##### Supplied data #####
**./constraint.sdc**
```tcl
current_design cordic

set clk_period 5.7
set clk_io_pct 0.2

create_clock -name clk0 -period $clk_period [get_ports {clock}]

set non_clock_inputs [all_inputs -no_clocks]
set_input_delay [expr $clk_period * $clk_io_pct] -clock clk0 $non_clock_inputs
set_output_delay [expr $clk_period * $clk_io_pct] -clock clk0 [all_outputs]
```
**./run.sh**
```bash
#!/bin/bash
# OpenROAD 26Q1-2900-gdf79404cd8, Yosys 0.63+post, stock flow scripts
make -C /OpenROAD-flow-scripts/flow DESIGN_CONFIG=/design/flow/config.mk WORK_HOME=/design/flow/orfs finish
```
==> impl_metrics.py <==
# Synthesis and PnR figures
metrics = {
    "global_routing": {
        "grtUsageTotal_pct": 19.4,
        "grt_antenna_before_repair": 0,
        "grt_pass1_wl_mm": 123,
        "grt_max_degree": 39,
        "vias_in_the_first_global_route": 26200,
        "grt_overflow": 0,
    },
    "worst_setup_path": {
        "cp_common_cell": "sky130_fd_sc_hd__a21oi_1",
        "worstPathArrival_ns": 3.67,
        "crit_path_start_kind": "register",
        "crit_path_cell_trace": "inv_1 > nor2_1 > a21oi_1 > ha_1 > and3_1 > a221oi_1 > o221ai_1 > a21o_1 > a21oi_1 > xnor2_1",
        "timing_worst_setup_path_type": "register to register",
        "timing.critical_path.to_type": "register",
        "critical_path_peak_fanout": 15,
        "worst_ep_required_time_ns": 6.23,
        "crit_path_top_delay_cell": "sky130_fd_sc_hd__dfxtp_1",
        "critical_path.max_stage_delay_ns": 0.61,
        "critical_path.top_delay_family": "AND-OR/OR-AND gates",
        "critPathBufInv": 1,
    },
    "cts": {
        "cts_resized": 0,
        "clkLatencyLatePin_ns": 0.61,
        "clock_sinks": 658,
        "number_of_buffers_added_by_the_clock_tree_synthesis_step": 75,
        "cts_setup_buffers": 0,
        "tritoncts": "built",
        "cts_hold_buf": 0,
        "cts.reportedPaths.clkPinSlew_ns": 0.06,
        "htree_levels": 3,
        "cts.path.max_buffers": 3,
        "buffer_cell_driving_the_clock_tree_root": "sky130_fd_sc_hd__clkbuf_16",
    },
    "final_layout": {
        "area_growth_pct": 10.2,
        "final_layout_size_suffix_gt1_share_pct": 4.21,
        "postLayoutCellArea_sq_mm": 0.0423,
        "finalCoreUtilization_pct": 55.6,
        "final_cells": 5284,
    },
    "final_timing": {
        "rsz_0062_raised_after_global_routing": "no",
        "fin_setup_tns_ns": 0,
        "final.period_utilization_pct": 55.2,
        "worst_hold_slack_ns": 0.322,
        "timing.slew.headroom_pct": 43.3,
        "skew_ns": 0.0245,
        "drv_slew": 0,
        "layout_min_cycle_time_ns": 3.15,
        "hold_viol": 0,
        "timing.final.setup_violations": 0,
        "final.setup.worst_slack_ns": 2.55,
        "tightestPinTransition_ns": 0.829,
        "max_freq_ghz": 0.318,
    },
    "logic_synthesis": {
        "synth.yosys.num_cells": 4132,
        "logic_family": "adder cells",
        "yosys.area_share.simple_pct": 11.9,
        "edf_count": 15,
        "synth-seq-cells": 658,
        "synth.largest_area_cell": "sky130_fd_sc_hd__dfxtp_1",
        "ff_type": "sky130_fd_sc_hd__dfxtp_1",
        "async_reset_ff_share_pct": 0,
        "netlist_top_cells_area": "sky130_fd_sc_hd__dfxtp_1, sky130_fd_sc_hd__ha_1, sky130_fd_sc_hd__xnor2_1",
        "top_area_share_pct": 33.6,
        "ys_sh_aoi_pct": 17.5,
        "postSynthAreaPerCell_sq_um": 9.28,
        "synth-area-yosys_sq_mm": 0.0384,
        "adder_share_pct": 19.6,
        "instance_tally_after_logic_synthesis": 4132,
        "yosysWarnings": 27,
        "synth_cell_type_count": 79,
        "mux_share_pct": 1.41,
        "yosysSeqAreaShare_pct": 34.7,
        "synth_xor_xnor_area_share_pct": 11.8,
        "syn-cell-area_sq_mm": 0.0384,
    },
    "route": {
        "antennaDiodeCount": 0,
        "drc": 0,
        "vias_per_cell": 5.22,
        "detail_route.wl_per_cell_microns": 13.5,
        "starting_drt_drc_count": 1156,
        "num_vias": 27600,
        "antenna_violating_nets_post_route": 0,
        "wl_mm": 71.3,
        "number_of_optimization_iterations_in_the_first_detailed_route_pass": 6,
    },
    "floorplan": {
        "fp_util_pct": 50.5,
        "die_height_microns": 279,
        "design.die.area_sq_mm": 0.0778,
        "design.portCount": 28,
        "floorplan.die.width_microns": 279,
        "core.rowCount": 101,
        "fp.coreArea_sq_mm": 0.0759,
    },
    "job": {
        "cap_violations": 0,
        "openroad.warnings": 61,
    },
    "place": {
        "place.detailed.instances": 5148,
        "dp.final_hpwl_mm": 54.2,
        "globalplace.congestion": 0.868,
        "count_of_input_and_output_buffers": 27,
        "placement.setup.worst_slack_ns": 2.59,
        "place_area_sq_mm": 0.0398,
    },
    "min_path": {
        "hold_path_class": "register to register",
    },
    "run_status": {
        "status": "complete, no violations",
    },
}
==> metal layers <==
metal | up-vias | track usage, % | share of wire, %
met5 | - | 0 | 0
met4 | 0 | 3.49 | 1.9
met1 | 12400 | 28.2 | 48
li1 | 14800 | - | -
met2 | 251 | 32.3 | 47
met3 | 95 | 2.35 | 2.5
### flow/run.sh
#!/bin/bash
# OpenROAD 26Q1-2900-gdf79404cd8, Yosys 0.63+post, stock flow scripts
make -C /OpenROAD-flow-scripts/flow DESIGN_CONFIG=/design/flow/config.mk WORK_HOME=/design/flow/orfs finish
### flow/config.mk
export PLATFORM = sky130hd
export DESIGN_NAME = compute_sc
export DESIGN_NICKNAME = compute_sc
export VERILOG_FILES = /design/flow/design.v
export SDC_FILE = /design/flow/constraint.sdc
export NUM_CORES = 4
export LEC_CHECK = 1
export CORE_UTILIZATION = 50
### flow/constraint.sdc
current_design compute_sc

set clk_period 17.2
set clk_io_pct 0.2

create_clock -name clk0 -period $clk_period [get_ports {clock}]

set non_clock_inputs [all_inputs -no_clocks]
set_input_delay [expr $clk_period * $clk_io_pct] -clock clk0 $non_clock_inputs
set_output_delay [expr $clk_period * $clk_io_pct] -clock clk0 [all_outputs]
### flow/design.v
module compute_sc(
    input   clock,
    input   resetn,
    input   ivalid,
    output  oready,
    output reg  ovalid,
    input   iready,
    input   [63:0]  a_x,
    input   [31:0]  a_y,
    input   [63:0]  ri,
    input   [31:0]  qi,
	input	[31:0]  q_span,
    input   [31:0]  avg_qspan,
    input   [31:0]  max_dist_x,
    input   [31:0]  max_dist_y,
    input   [31:0]  bw,
    output reg [31:0]  data_return
);
wire    [63:0]  dr;
wire    [31:0]  dq;
wire    [31:0]  dd_pre;
wire    [31:0]  dd;
wire direct_return;
wire direct_return_0, direct_return_1, direct_return_2;
wire branch_extra;
wire    [31:0]  min_d;
wire    [31:0]  sc;
wire    [4:0]   c_log;
wire    [15:0]  c_lin;
wire    [31:0]  c_lin_pre;
wire	  [31:0]	 c_lin_final;
wire	  			 c_lin_round;
wire    [31:0]  branch_data_part;
wire    [31:0]  branch_data;
reg     [31:0]  dr_stage_0;
reg     [31:0]  dq_stage_0;
reg     [31:0]  max_dist_x_stage_0;
reg     [31:0]  max_dist_y_stage_0;
reg     [31:0]  bw_stage_0;
reg     [7:0]   n_segs_stage_0;
reg     [7:0]   q_span_stage_0;
reg     [31:0]  avg_qspan_stage_0;
reg             data_valid_stage_0;
reg				 branch_extra_stage_0;
reg     [31:0]  dd_stage_1;
reg             direct_return_0_stage_1;
reg             direct_return_1_stage_1;
reg     [31:0]  min_d_stage_1;
reg     [31:0]  bw_stage_1;
reg     [7:0]   q_span_stage_1;
reg     [31:0]  avg_qspan_stage_1;
reg             data_valid_stage_1;
reg     [31:0]  sc_stage_2;
reg             direct_return_stage_2;
reg     [4:0]   c_log_stage_2;
reg     [31:0]  c_lin_pre_stage_2;
reg             data_valid_stage_2;
reg     [31:0]  sc_stage_3;
reg     [31:0]  branch_data_part_stage_3;
reg             direct_return_stage_3;
reg             data_valid_stage_3;
assign dr = ri - a_x;   
assign dq = qi - a_y;  
assign branch_extra = (ri > (a_x + max_dist_x));
always @(posedge clock or negedge resetn) begin
    if(~resetn)begin
        dr_stage_0 <= 32'b0;
        dq_stage_0 <= 32'b0;
        max_dist_x_stage_0 <= 32'b0;
        max_dist_y_stage_0 <= 32'b0;
        bw_stage_0 <= 32'b0;
        q_span_stage_0 <= 8'b0;
        avg_qspan_stage_0 <= 32'b0;
        data_valid_stage_0 <= 1'b0;
		  branch_extra_stage_0 <= 1'b0;
    end
    else begin
        dr_stage_0 <= dr[31:0];
        dq_stage_0 <= dq;
        max_dist_x_stage_0 <= max_dist_x;
        max_dist_y_stage_0 <= max_dist_y;
        bw_stage_0 <= bw;
        q_span_stage_0 <= q_span[7:0];
        avg_qspan_stage_0 <= avg_qspan;
        data_valid_stage_0 <= ivalid;
		  branch_extra_stage_0 <= branch_extra;
    end
end
assign dd_pre = dr_stage_0[31:0] - dq_stage_0;
assign dd = dd_pre[31]?((~dd_pre)+1):dd_pre; 
assign direct_return_0 = ((dr_stage_0[31]!=1) && (dr_stage_0[31:0]>max_dist_y_stage_0)) || (|(dr_stage_0)==1'b0) || branch_extra_stage_0;
assign direct_return_1 = (dq_stage_0[31]==1 || |(dq_stage_0)==0  || dq_stage_0 > max_dist_x_stage_0 || (dq_stage_0 > max_dist_y_stage_0));
assign min_d = dd_pre[31]?dr_stage_0[31:0]:dq_stage_0;
always @(posedge clock or negedge resetn) begin
    if(~resetn)begin
        dd_stage_1 <= 32'b0;
        direct_return_0_stage_1 <= 1'b0;
        direct_return_1_stage_1 <= 1'b0;
        min_d_stage_1 <= 32'b0;
        bw_stage_1 <= 32'b0;
        q_span_stage_1 <= 8'b0;
        avg_qspan_stage_1 <= 32'b0;
        data_valid_stage_1 <= 1'b0;
    end
    else begin
        dd_stage_1 <= dd;
        direct_return_0_stage_1 <= direct_return_0;
        direct_return_1_stage_1 <= direct_return_1;
        min_d_stage_1 <= min_d;
        bw_stage_1 <= bw_stage_0;
        q_span_stage_1 <= q_span_stage_0;
        avg_qspan_stage_1 <= avg_qspan_stage_0;
        data_valid_stage_1 <= data_valid_stage_0;
    end
end
assign direct_return_2 =  (dd_stage_1>bw_stage_1);
assign direct_return = direct_return_0_stage_1 | direct_return_1_stage_1 |direct_return_2;
assign sc = (q_span_stage_1 > min_d_stage_1)||min_d_stage_1[31]?min_d_stage_1:q_span_stage_1;
ilog2_32 u_ilog2(dd_stage_1,c_log);
assign c_lin_pre = (dd_stage_1[17:0] * avg_qspan_stage_1[17:0]);  
always @(posedge clock or negedge resetn) begin
    if(!resetn)begin
        sc_stage_2 <= 32'b0;
        direct_return_stage_2 <= 1'b0;
        c_log_stage_2 <= 5'b0;
        c_lin_pre_stage_2 <= 32'b0;
        data_valid_stage_2 <= 1'b0;
    end
    else begin
        sc_stage_2 <= sc;
        direct_return_stage_2 <= direct_return;
        c_log_stage_2 <= c_log;
        c_lin_pre_stage_2 <= c_lin_pre;
        data_valid_stage_2 <= data_valid_stage_1;
    end
end
assign c_lin = c_lin_pre_stage_2[31:19];
assign c_lin_round = (&c_lin_pre_stage_2[18:7]);					 
assign c_lin_final = c_lin + c_lin_round;
assign branch_data_part = c_lin_final + (c_log_stage_2>>1);
always @(posedge clock or negedge resetn) begin
    if(~resetn)begin
        sc_stage_3 <= 32'b0;
        branch_data_part_stage_3 <= 32'b0;
        direct_return_stage_3 <= 1'b0;
        data_valid_stage_3 <= 1'b0;
    end
    else begin
        sc_stage_3 <= sc_stage_2;
        branch_data_part_stage_3 <= branch_data_part;
        direct_return_stage_3 <= direct_return_stage_2;
        data_valid_stage_3 <= data_valid_stage_2;
    end
end
assign branch_data = sc_stage_3 - branch_data_part_stage_3;
always @(posedge clock or negedge resetn) begin
    if(~resetn)begin
        data_return <= 32'b0;
    end
    else begin
        if(direct_return_stage_3)begin
            data_return <= 32'h80000001;
        end
        else begin
            data_return <= branch_data;
        end
    end
end
always @(posedge clock or negedge resetn) begin
    if(~resetn)begin
        ovalid <= 1'b0;
    end
    else begin
        ovalid <= data_valid_stage_3;
    end
end
assign oready=1;
endmodule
#####
* **What is needed**: How many of the lines above contain "floorplan"? Give the number by itself.

* **Solution for this problem**: 2